The uncomfortable irony worth surfacing runs both directions. To its backers, the proviso stops the government from underwriting a private machine that censors by starving outlets of ad revenue. To its targets, an “anti-censorship” measure is itself the government using its economic leverage to punish speech it dislikes — the very structural complaint DeSantis makes about Big Tech and Biden-era “jawboning.” Both descriptions can be accurate at once, because both sides are describing the same thing from opposite ends of the state’s wallet.
Big Tech and the censorship cartel spent years silencing conservatives and independent voices. We will always protect Free Speech and stop the government-media complex that decides what Americans are allowed to read and say.
Paraphrased commentary · not a verbatim post
Truth Social · paraphrasing President Trump's long-running Big-Tech-censorship theme
As of now, no lawsuit has been filed against the Florida proviso. As a spending restriction, it is legally more insulated than SB 7072 — the state gets wide latitude to decide what it will and won’t pay for. But the affected firms have shown, in the FTC case, that they will litigate when they believe a government is targeting their speech, and the unconstitutional-conditions theory gives them a live argument if they choose to use it. The SB 7072 fight is a cautionary tale on cost: CCIA Litigation Center director Burke Kappler called that years-long litigation “unfortunate for Florida taxpayers,” who “will foot the bill” — no public dollar figure for it has been released.
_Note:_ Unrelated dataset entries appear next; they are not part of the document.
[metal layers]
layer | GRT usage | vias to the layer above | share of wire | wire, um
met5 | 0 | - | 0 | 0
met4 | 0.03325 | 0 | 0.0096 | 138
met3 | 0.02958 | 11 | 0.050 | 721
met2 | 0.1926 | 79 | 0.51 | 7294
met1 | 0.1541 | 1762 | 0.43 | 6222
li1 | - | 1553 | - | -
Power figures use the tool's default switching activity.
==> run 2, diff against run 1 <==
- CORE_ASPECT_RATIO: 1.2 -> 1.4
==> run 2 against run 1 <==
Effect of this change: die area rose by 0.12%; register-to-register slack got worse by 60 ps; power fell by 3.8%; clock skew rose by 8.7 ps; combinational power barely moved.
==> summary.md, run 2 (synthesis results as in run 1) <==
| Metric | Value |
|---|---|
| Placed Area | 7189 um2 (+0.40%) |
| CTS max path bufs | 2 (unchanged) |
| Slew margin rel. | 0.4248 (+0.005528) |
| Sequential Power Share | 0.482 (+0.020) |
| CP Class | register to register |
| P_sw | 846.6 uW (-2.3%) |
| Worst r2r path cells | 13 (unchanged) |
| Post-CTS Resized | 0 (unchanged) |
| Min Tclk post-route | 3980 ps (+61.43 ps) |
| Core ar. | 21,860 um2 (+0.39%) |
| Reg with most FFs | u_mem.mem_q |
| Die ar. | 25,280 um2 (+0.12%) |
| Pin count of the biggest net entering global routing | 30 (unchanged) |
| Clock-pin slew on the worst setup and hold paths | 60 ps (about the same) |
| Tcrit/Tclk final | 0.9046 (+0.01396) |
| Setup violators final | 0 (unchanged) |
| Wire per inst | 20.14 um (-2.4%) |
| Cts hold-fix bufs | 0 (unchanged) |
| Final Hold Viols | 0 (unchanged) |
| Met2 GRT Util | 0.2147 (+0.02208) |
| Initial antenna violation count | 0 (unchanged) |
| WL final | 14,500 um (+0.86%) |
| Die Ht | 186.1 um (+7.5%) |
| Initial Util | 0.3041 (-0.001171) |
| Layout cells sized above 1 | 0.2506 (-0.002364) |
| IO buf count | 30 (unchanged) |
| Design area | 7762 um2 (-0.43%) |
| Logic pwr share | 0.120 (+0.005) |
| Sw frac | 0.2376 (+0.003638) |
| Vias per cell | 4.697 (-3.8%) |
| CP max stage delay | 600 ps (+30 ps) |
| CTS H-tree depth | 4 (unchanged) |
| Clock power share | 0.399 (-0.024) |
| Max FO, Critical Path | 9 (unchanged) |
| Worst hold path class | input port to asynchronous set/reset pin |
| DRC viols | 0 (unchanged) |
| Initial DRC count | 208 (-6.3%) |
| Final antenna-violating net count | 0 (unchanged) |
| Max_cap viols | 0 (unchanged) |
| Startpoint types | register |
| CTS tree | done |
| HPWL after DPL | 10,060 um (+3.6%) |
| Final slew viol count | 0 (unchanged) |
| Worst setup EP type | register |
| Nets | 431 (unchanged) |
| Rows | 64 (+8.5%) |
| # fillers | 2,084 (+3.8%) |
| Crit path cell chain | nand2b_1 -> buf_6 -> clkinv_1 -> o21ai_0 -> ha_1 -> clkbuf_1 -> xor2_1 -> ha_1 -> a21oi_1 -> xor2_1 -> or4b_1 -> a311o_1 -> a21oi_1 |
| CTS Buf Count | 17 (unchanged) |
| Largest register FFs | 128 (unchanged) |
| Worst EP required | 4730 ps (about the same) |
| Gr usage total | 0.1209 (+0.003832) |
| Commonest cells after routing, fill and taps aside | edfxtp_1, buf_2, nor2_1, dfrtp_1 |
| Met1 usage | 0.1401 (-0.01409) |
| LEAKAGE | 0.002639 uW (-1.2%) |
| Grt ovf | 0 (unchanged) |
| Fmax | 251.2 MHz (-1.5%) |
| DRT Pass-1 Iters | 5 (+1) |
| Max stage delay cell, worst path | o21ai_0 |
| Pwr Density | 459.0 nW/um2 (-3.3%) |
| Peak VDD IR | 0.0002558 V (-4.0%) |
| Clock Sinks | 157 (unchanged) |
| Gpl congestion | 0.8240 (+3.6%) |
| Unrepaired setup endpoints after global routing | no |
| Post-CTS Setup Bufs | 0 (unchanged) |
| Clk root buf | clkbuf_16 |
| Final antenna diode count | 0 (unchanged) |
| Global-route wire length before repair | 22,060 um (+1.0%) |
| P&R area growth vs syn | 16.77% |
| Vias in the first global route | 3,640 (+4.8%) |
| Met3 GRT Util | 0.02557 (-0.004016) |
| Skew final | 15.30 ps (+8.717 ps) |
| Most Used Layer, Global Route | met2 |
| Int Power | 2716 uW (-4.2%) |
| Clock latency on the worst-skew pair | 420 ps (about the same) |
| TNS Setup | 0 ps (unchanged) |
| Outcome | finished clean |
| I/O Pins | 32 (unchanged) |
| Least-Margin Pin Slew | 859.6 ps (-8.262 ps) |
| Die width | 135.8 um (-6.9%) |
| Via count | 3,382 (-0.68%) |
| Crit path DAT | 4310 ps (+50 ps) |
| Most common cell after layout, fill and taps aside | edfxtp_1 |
Florida is also no longer alone. Backers point to a West Virginia “First Amendment Preservation Act” barring state funds for media raters that reached the governor’s desk in early 2026, and to a December 2025 defense-spending provision aimed at Pentagon contracts with “blacklisting” raters. Florida wrote the template; other red states are copying it. Whether the model spreads faster than the courts weigh in is the open question — and the reason this proviso, small as it is, is worth watching past its June 30, 2027 expiration.
DeSantis did not pass a sweeping new censorship law. He renewed a narrow budget proviso — for the second straight year — that keeps Florida from paying ad firms which use NewsGuard, Ad Fontes, or the Global Disinformation Index. No fines, no ban on the firms, and it sunsets in 2027.
Backers call it a free-speech win against “media blacklists.” The raters and FIRE call it government retaliation against protected speech. Both are quoting the First Amendment.
The honest read is that this is a real constitutional argument with two defensible sides — a spending-power question, not a slam dunk for either camp — and the free-speech movement itself is standing on both sides of it at once.